INFORMATION SHOWN:
=====

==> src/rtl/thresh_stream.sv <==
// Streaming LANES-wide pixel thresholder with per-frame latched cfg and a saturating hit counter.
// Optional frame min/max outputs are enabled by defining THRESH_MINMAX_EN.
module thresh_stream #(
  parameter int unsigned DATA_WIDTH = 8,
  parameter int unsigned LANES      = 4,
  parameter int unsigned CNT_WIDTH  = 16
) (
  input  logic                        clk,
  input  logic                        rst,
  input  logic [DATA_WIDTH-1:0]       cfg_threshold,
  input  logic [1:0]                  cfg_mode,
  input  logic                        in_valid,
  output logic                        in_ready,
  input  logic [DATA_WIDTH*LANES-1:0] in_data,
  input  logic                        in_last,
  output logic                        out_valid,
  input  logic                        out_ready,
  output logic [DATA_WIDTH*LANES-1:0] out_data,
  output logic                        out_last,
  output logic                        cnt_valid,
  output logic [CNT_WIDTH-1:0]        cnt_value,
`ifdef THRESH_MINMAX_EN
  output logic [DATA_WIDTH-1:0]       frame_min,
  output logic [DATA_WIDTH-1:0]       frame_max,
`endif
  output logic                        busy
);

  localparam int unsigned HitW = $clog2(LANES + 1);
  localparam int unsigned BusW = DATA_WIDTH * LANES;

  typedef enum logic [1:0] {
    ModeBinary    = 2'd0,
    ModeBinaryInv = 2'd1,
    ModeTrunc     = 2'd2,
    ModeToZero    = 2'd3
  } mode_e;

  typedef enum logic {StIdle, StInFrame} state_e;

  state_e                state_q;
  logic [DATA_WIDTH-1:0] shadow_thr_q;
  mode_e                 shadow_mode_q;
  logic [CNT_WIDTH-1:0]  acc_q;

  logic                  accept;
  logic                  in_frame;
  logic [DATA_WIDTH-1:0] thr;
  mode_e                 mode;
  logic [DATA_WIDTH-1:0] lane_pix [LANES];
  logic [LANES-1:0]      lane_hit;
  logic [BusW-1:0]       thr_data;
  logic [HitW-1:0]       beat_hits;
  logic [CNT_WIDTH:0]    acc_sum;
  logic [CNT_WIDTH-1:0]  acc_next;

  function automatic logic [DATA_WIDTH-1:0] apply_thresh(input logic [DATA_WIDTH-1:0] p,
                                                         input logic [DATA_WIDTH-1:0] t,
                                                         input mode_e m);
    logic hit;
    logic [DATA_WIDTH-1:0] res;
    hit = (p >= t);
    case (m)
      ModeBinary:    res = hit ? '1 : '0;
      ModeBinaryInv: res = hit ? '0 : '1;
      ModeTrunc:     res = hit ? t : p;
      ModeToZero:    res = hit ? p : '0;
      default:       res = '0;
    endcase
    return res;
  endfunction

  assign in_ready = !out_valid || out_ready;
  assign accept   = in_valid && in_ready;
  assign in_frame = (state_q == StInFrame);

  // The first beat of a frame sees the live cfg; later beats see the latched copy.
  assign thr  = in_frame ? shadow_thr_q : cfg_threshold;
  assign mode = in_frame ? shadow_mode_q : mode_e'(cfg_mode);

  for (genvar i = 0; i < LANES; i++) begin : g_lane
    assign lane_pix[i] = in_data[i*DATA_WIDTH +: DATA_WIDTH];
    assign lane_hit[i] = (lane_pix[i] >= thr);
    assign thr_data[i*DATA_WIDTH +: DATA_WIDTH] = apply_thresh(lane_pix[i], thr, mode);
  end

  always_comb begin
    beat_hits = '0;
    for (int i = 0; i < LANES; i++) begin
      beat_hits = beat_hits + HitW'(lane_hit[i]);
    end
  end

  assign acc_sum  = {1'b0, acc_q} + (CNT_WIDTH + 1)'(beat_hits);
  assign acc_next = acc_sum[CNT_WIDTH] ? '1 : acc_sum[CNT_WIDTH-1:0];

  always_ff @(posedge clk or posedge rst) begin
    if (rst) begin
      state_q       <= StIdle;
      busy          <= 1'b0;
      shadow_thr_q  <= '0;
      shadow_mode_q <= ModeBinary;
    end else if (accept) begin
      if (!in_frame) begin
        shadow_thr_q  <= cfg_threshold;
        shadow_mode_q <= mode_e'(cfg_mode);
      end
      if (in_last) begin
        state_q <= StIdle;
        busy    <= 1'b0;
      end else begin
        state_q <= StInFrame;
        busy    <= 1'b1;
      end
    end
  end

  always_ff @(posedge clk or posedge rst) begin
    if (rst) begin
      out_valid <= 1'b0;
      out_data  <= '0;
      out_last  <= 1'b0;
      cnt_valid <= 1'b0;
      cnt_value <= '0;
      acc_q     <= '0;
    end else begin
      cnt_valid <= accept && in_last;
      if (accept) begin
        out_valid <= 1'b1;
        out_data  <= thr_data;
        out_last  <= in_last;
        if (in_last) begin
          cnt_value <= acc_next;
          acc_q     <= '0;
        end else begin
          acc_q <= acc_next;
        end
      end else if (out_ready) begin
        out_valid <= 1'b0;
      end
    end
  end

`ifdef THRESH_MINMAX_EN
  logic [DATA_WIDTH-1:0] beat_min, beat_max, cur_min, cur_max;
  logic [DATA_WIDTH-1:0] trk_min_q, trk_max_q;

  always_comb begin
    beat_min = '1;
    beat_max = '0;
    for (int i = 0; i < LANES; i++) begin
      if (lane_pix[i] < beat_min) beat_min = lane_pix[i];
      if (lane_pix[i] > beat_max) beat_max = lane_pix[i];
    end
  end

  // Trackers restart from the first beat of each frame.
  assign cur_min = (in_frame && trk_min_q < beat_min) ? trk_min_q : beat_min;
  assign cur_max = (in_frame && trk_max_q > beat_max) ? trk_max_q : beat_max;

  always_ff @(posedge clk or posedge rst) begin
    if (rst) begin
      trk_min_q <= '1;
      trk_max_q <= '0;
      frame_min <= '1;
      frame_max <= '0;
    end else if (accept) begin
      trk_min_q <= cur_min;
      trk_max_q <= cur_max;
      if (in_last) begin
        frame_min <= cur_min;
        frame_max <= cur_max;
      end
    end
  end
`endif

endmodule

=====

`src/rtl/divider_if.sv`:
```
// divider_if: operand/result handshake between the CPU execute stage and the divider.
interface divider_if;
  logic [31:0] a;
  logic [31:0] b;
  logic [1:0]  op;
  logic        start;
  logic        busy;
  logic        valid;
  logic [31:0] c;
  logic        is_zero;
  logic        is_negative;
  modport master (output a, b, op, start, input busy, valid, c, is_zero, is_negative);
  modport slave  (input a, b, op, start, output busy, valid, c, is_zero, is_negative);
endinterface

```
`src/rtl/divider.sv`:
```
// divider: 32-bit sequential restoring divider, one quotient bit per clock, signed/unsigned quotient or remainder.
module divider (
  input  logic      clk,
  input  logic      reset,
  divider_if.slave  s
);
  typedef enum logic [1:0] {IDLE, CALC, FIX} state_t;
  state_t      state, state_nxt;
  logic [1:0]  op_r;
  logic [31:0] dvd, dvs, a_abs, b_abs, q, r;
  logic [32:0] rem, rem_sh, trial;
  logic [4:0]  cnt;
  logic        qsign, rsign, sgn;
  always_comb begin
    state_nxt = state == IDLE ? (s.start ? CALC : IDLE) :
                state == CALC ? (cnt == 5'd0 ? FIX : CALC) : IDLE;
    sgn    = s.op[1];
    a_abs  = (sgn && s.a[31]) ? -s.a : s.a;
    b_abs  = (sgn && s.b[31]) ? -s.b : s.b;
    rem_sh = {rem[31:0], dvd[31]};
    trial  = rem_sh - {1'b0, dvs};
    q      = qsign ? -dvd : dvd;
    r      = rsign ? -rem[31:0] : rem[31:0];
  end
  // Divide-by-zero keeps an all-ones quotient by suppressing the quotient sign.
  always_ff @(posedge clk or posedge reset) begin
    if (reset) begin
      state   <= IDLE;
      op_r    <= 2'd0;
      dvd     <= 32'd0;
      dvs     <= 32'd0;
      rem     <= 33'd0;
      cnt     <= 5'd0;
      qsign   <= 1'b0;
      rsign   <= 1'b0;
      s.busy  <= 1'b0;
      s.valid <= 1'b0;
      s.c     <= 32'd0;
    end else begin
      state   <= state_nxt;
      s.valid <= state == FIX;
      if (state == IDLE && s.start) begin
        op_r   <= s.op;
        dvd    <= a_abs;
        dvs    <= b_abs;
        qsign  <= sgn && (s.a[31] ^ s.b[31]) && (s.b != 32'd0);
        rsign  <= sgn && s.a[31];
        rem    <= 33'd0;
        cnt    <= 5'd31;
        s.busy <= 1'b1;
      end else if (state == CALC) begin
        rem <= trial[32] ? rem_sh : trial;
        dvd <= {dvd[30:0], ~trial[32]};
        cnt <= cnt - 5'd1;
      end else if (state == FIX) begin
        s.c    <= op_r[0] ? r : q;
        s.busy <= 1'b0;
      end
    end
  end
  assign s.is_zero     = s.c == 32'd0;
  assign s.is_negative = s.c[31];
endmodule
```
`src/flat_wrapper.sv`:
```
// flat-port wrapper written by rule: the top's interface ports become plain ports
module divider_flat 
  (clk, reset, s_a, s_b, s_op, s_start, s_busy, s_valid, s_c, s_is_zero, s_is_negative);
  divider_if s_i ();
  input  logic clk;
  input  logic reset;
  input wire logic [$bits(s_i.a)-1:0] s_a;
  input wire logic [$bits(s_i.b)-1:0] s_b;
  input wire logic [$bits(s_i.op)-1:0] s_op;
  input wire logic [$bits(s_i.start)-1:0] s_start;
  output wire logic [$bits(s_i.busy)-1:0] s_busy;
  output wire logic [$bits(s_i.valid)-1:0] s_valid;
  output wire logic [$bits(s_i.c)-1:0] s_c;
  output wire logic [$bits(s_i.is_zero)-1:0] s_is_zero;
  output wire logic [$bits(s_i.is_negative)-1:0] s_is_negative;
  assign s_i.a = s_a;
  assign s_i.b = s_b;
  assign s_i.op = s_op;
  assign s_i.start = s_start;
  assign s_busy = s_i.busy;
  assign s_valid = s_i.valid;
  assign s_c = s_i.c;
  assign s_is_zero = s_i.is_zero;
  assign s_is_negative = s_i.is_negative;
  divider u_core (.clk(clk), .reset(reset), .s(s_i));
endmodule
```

=====

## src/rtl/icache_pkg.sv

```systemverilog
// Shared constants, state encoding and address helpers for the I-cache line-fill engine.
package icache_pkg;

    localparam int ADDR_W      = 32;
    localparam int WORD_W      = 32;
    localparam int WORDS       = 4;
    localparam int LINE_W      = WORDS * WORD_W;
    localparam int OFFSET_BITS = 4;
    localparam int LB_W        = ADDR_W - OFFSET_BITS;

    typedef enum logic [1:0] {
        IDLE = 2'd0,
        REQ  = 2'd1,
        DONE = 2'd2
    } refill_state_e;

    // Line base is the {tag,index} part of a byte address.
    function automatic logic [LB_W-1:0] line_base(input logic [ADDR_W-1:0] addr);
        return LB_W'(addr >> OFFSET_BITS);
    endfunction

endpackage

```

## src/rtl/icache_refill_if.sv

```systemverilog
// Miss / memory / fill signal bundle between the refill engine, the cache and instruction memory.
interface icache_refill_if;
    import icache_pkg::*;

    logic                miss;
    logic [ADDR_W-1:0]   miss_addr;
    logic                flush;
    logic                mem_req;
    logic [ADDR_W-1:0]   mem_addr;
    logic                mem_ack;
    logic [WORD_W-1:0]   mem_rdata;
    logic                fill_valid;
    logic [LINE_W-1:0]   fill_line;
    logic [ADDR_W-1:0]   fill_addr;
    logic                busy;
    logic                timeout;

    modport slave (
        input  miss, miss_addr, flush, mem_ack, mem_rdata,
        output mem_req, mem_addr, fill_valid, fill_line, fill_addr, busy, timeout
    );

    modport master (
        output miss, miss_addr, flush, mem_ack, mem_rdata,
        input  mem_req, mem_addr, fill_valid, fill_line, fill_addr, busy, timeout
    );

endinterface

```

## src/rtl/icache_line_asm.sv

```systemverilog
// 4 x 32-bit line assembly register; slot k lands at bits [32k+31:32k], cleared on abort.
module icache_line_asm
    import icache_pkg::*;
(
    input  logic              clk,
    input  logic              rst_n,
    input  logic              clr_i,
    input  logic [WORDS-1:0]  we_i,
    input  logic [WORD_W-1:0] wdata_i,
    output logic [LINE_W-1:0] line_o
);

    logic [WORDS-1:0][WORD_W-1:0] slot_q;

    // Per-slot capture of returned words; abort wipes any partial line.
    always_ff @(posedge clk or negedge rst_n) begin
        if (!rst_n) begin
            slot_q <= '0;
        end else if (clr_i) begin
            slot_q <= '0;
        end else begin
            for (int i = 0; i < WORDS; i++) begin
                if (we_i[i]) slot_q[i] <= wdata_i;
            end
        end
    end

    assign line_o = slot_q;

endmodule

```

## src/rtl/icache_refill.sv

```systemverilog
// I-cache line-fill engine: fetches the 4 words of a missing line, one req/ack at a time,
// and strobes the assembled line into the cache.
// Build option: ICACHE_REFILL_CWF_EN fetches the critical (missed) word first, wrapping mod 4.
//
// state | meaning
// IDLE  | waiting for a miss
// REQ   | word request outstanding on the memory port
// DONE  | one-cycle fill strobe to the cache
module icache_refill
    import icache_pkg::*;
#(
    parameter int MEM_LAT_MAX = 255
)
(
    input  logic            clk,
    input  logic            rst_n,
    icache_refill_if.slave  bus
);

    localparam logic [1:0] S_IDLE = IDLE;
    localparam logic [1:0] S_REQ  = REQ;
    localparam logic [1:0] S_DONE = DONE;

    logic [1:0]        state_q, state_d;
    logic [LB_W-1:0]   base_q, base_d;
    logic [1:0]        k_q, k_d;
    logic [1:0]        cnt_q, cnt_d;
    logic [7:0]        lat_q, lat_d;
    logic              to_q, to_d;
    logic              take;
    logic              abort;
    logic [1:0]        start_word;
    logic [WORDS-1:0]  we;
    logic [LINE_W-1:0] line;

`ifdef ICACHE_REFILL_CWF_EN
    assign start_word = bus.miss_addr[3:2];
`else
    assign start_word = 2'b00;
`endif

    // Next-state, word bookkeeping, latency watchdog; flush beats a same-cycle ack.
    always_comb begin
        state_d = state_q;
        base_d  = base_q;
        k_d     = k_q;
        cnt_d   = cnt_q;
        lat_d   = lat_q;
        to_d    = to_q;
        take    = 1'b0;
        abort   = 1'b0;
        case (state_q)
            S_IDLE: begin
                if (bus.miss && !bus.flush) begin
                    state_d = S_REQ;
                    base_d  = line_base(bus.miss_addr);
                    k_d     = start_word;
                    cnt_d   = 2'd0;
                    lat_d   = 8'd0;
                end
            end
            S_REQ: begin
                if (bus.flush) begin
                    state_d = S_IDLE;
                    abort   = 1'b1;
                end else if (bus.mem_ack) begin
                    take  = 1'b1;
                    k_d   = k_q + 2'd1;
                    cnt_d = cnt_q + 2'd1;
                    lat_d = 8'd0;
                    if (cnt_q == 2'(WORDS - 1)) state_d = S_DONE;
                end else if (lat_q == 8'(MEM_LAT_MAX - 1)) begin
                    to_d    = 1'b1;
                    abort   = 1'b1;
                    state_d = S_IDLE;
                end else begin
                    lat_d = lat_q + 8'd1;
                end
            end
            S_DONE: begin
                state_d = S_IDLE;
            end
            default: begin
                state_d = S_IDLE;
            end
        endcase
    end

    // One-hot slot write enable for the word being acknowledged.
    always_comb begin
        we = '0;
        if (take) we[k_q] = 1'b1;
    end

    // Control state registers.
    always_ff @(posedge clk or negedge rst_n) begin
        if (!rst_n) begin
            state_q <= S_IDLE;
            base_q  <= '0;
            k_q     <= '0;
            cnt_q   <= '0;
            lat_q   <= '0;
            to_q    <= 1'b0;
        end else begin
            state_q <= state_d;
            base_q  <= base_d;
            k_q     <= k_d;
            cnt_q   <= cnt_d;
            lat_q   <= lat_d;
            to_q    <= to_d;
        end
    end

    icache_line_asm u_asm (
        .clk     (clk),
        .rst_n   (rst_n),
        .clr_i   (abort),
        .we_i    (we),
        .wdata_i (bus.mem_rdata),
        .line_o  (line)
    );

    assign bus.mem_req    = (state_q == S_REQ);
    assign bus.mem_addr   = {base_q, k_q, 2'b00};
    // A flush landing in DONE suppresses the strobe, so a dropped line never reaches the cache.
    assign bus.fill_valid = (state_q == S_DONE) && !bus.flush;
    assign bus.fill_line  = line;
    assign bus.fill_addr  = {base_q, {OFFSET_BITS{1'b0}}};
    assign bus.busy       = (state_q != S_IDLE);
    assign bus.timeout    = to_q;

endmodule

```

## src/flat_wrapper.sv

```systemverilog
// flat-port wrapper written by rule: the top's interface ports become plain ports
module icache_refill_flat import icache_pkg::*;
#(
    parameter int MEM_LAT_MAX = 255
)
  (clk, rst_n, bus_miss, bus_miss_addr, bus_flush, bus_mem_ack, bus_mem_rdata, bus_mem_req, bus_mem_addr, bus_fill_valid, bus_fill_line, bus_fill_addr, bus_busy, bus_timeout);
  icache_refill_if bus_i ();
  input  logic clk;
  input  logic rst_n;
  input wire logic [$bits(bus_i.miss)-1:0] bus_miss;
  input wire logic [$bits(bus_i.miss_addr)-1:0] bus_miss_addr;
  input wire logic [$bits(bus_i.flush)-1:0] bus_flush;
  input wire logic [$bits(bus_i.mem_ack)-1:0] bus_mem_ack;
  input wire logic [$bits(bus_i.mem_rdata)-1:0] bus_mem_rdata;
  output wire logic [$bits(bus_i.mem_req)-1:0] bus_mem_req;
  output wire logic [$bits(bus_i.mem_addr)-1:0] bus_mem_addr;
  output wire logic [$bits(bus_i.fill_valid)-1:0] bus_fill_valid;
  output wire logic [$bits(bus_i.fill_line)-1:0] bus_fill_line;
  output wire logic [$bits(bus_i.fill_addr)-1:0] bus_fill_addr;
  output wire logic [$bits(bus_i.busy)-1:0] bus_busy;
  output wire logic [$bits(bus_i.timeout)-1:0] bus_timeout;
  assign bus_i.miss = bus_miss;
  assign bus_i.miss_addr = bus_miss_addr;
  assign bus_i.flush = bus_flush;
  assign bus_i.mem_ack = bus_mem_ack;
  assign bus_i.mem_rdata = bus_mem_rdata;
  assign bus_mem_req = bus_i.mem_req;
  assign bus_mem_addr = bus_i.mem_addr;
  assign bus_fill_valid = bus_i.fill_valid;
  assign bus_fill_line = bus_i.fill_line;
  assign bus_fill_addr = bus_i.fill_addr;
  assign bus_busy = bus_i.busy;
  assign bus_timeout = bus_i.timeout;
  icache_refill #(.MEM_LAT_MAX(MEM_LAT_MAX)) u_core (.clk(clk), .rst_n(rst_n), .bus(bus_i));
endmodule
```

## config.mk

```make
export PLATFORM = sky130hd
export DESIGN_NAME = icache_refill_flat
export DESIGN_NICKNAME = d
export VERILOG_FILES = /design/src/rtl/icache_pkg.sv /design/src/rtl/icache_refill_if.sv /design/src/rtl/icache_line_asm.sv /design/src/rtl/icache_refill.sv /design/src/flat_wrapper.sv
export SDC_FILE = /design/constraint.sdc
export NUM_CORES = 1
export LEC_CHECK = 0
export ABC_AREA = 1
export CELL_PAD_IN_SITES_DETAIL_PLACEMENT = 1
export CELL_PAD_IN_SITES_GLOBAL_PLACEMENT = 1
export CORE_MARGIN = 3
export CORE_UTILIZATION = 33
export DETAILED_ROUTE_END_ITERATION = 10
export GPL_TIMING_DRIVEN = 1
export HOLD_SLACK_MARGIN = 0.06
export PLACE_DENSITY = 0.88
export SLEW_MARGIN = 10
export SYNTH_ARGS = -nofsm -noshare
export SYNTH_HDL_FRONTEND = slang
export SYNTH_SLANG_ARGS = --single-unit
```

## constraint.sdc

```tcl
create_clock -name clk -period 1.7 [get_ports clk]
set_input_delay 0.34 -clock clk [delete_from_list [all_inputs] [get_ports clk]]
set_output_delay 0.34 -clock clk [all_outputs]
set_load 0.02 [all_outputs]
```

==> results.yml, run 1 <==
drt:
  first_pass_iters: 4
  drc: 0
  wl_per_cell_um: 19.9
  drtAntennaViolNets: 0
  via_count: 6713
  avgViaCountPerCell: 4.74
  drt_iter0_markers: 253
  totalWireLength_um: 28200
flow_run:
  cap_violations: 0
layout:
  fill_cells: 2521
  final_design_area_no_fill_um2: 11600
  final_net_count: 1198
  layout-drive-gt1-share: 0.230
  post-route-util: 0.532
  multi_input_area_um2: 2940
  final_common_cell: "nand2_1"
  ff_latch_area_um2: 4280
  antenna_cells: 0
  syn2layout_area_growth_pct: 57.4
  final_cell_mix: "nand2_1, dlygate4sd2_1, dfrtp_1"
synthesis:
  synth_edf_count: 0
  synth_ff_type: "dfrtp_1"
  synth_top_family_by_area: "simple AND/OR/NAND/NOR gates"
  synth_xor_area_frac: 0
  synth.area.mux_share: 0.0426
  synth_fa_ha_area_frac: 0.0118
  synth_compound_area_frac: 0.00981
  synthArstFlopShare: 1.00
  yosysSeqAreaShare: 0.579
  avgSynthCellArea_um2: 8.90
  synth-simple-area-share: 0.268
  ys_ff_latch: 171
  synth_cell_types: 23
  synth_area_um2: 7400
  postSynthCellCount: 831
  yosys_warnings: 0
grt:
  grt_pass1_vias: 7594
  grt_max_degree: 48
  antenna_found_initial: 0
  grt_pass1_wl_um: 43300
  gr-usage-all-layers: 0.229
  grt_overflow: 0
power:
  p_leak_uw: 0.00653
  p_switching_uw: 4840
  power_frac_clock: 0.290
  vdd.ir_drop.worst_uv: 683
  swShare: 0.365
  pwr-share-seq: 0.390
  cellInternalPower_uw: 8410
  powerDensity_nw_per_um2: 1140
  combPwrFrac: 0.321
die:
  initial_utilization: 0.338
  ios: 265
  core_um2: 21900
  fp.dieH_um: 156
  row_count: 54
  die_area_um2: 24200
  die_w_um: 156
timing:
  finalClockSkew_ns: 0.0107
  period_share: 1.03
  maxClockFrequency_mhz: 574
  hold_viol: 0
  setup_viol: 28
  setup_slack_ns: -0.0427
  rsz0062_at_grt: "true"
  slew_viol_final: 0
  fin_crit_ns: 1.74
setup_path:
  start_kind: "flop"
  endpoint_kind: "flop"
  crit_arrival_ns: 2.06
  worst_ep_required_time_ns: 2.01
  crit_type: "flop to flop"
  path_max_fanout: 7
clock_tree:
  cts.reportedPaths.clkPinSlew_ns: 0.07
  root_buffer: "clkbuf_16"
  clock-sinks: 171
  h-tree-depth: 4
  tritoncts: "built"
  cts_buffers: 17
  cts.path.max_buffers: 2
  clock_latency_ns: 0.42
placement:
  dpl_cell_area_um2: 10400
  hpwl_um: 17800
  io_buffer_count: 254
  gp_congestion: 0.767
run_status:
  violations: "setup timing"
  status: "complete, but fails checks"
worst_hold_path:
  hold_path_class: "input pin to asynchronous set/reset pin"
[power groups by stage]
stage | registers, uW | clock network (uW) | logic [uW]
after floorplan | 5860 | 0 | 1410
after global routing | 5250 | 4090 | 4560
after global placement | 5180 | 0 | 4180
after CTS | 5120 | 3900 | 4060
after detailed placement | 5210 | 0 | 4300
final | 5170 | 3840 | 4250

=====

TASK INSTRUCTIONS: In the records above, find every line with the word "enum" and copy it.

SOLUTION FOR THIS EXERCISE:
  typedef enum logic [1:0] {
  typedef enum logic {StIdle, StInFrame} state_e;
  typedef enum logic [1:0] {IDLE, CALC, FIX} state_t;
    typedef enum logic [1:0] {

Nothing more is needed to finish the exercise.